:: Data records ::

--------------------------------------------------

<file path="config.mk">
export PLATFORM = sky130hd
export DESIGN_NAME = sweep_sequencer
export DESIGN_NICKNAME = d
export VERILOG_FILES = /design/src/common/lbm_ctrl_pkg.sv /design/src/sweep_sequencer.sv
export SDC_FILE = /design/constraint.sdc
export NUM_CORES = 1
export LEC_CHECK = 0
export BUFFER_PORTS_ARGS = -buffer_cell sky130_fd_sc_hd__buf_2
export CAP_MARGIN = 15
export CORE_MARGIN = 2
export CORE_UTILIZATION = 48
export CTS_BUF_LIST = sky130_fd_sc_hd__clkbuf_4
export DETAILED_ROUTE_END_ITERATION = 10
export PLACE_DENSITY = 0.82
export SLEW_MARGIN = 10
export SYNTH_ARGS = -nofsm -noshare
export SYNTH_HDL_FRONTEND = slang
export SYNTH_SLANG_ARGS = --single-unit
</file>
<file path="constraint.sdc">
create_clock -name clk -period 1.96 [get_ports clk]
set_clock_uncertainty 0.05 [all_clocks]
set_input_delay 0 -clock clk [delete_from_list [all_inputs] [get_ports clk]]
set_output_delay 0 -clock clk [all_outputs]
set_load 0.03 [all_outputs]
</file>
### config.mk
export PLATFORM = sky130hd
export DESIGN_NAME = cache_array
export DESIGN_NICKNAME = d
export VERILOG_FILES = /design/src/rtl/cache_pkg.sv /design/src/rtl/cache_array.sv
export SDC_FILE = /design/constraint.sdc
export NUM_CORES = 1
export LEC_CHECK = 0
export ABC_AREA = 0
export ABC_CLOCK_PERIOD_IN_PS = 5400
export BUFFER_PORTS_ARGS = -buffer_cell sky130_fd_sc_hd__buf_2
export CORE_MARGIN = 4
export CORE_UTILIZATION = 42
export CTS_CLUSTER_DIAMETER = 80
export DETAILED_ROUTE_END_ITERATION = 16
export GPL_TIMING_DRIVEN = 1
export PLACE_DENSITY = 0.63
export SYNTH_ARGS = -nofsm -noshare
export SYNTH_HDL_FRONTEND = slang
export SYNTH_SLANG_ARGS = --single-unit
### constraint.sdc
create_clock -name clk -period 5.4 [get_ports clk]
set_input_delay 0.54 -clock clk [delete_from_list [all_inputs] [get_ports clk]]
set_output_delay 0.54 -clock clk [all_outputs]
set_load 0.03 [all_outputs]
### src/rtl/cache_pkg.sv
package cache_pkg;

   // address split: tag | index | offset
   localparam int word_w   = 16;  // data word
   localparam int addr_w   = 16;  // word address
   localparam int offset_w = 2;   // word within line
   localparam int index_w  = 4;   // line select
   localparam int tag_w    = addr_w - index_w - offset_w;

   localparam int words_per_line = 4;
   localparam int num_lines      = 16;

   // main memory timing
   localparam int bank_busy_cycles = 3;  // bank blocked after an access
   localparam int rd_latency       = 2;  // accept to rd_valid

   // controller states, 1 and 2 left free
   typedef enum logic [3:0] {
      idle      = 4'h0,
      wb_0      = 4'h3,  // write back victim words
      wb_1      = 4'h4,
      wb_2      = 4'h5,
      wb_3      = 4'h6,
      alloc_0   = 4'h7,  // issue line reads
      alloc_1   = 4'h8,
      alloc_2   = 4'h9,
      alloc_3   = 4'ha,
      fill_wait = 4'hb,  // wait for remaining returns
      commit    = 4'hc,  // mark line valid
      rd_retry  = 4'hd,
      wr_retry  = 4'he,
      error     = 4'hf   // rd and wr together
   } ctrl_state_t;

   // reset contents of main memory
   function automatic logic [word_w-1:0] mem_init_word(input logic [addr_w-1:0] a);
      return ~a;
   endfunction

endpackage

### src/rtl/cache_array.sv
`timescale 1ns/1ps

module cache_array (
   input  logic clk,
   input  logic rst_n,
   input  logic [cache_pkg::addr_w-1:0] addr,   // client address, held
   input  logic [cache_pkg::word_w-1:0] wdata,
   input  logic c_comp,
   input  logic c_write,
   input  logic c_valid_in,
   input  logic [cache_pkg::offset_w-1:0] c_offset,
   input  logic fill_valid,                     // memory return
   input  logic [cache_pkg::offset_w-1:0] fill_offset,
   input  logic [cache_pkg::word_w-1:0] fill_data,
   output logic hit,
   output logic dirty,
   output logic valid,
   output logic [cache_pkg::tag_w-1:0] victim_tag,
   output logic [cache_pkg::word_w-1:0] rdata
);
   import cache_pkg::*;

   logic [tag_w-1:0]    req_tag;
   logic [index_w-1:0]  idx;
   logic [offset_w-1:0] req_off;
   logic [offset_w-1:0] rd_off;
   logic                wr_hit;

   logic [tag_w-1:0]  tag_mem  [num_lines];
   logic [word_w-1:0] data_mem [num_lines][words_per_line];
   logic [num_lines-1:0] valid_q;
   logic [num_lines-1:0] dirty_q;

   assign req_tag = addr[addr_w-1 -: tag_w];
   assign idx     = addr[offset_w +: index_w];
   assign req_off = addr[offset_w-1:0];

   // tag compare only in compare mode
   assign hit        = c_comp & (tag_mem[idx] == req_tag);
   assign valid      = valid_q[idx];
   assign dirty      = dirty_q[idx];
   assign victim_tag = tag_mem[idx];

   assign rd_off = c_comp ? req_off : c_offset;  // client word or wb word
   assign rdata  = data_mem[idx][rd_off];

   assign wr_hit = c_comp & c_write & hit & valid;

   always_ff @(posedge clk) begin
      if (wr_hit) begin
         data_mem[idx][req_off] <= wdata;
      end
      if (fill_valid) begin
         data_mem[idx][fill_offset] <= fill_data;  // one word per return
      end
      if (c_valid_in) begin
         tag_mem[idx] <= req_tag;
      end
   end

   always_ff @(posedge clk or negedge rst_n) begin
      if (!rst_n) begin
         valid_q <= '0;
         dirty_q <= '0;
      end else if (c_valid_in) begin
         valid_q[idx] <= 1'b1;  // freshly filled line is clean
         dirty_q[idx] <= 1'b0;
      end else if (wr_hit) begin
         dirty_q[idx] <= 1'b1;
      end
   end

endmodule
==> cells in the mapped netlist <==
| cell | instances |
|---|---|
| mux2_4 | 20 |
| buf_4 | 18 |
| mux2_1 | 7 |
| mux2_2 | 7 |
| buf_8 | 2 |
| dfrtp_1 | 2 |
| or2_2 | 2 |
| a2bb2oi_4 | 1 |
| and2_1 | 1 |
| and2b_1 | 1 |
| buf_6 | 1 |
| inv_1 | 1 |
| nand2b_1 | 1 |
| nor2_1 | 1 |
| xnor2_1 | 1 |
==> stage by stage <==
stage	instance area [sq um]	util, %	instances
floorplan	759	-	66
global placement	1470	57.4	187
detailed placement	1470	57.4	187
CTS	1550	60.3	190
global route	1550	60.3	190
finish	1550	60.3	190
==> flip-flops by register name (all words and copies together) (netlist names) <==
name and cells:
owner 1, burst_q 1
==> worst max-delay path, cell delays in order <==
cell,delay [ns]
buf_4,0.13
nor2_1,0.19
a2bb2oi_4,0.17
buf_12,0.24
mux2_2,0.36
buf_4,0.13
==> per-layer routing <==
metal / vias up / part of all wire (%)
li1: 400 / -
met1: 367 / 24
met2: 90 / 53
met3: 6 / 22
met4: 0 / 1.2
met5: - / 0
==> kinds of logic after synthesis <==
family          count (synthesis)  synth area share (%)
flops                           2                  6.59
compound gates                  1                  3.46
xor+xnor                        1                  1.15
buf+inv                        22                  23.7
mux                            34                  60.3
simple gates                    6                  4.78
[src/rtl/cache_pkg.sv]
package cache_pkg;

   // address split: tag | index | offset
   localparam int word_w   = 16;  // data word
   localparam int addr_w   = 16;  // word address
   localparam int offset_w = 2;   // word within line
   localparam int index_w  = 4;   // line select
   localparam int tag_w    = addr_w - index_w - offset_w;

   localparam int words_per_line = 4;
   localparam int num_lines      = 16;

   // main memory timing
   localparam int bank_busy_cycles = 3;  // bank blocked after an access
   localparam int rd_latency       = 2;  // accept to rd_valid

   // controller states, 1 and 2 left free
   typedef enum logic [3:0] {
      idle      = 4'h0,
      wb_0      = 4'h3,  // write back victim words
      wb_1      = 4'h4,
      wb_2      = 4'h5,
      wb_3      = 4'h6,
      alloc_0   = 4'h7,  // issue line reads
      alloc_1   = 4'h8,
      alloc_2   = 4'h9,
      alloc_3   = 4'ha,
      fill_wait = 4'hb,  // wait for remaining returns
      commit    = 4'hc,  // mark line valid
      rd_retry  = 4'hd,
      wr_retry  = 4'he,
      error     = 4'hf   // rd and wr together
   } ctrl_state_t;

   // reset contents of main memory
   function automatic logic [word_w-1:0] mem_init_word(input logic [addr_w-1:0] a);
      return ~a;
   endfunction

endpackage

--------------------------------------------------

:: Exercise goal ::
With the line holding "cells in the" as the first and the line holding "inv_1 | 1 |" as the last, set down that range of the entries above exactly, and nothing else.

:: Solution to this problem ::
==> cells in the mapped netlist <==
| cell | instances |
|---|---|
| mux2_4 | 20 |
| buf_4 | 18 |
| mux2_1 | 7 |
| mux2_2 | 7 |
| buf_8 | 2 |
| dfrtp_1 | 2 |
| or2_2 | 2 |
| a2bb2oi_4 | 1 |
| and2_1 | 1 |
| and2b_1 | 1 |
| buf_6 | 1 |
| inv_1 | 1 |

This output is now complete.